What to produce: In the data below, find every line that has the string "routing", and copy it.

(Saved entries)
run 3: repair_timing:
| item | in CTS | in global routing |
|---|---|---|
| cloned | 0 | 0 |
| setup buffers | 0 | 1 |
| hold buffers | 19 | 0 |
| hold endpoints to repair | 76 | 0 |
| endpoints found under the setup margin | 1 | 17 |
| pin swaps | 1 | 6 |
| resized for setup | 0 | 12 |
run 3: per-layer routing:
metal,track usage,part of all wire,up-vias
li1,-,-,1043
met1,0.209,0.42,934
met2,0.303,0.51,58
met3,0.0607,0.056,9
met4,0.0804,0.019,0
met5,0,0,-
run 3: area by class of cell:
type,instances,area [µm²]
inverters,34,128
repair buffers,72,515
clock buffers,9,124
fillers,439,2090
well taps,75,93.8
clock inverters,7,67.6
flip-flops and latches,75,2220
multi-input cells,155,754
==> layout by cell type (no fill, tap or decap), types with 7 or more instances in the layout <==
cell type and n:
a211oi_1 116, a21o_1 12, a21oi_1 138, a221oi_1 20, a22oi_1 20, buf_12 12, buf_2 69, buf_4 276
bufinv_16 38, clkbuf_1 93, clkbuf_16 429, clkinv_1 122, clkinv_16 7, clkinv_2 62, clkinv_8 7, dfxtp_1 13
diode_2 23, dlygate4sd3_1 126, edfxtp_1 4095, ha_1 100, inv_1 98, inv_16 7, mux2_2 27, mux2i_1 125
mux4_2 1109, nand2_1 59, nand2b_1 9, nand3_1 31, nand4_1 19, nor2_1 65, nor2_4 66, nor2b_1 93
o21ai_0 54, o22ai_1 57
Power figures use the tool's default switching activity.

Exercise answer:
| item | in CTS | in global routing |
run 3: per-layer routing:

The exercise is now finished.